The COVID-19 pandemic has left 30 million Americans unemployed and many people are questioning what to do next when it comes to their finances.
Given the heightened health risk of the pandemic, continuing health care coverage plays a major role in these decisions. Here’s what advisers can do to educate their clients about their options and guide them to make the best choices as they transition into unemployment.
Ask About Health Care Needs
Employer sponsored health plans have defined rules that govern when health insurance coverage will end once employment ends. Sometimes coverage ends on the last day of employment, but for most clients, coverage will continue through the end of the month in which they were laid off. After that, they have decisions to make, and advisers can help them explore the right next move that weighs their health care needs against the cost for that coverage.
Those with fewer anticipated health care needs or those who have significant savings in a health savings account (HSA) may feel comfortable exploring the Patient Protection and Affordable Care Act (ACA) marketplace or other increasingly popular concierge or direct-care services. Others with chronic conditions that require frequent care or who need more comprehensive coverage will want to consider continuing their employer-sponsored coverage under COBRA [Consolidated Omnibus Budget Reconciliation Act].
The Benefits of COBRA
In normal times, only a small percentage of individuals eligible for COBRA actually enroll. This is typically due to confusion around enrollment and the high premium cost, which may feel too expensive for those now without a regular source of income.
Advisers should be prepared to point out the important COBRA benefits that potentially outweigh the premium cost. These include the following:
- Continuity of care. Those with chronic conditions or who otherwise receive frequent care may save money in the long run by continuing comprehensive employer-sponsored coverage under COBRA. Further, if they have a physician or hospital relationship that would change with new insurance coverage, COBRA allows them to maintain crucial and trusted care.
- Fast short-term protection. COBRA is the simplest and quickest option to ensure people have health care coverage, especially during a higher-risk time such as a pandemic. Researching and enrolling in a marketplace plan may not be worth the effort, especially if clients have reason to believe their coverage gap will last only 30 to 90 days before getting back to work.
- Additional assistance may come in multiple forms. There are a few instances where COBRA premiums may be subsidized. While they are not required to do so, some employers subsidize a portion of the premium cost for a period of time after a layoff. It is also possible that in the coming weeks or months, the government will announce subsidies for COBRA like those issued during the Great Recession. And lastly, consumers can use HSA funds to pay COBRA premiums tax-free.
- Special considerations come into play. For people who had a high-deductible health plan (HDHP) and already met most or all of their deductible for the year before being laid off, COBRA could be the best option because their out-of-pocket costs for qualified medical expenses for the rest of the year will be greatly reduced. In fact, under many plans, they may be $0. If an individual doesn’t elect COBRA, they may need to start over with a new plan and a new deductible.

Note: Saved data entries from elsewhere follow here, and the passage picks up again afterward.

<file path="config.mk">
export PLATFORM = sky130hd
export DESIGN_NAME = hts_supervisor
export DESIGN_NICKNAME = d
export VERILOG_FILES = /design/src/hts_pkg.sv /design/src/hts_tmr_if.sv /design/src/hts_timer.sv /design/src/hts_supervisor.sv
export SDC_FILE = /design/constraint.sdc
export NUM_CORES = 1
export LEC_CHECK = 0
export ABC_AREA = 1
export BUFFER_PORTS_ARGS = -buffer_cell sky130_fd_sc_hd__buf_2
export CAP_MARGIN = 25
export CORE_ASPECT_RATIO = 1.4
export CORE_UTILIZATION = 40
export CTS_CLUSTER_DIAMETER = 40
export DETAILED_ROUTE_END_ITERATION = 8
export SKIP_CTS_REPAIR_TIMING = 1
export SLEW_MARGIN = 15
export SYNTH_ARGS = -nofsm -noshare
export SYNTH_HDL_FRONTEND = slang
export SYNTH_SLANG_ARGS = --single-unit
</file>
<file path="constraint.sdc">
create_clock -name pclk -period 2.55 [get_ports pclk]
set_clock_uncertainty 0.2 [all_clocks]
set_input_delay 0.255 -clock pclk [delete_from_list [all_inputs] [get_ports pclk]]
set_output_delay 0.255 -clock pclk [all_outputs]
set_load 0.01 [all_outputs]
</file>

What About Flexible Spending Accounts?
People with a flexible spending account (FSA) should consider enrolling in COBRA to protect the money they’ve contributed tax-free into the account. Without continuation of coverage, any unspent dollars in the account will be forfeited to the employer when the health insurance is canceled.
People usually have 60 days from the time they receive an election notice or when coverage ends to enroll in COBRA, but the IRS and Department of Labor (DOL) recently extended the enrollment period, given the extenuating circumstances of COVID-19. Additionally, people have 45 days from the date of their election to pay for the coverage. This means that an individual (who does not need immediate health care services) can take up to 105 days to decide.
Consider, however, that the special enrollment period for marketplace insurance through the ACA is only 60 days. Those who wait to make a decision based on the COBRA deadline could miss their opportunity for marketplace insurance altogether.
Every client will have drastically different needs and scenarios. Helping them understand their health care coverage options after a layoff will ensure they stay healthy while looking out for their overall financial health, too.
Specific guidance or requirements are not explained in detail here and always require research and education. These explanations are not exhaustive in nature.
This feature is to provide general information only, does not constitute legal or tax advice, and cannot be used or substituted for legal or tax advice. Any opinions of the author do not necessarily reflect the stance of Institutional Shareholder Services or its affiliates.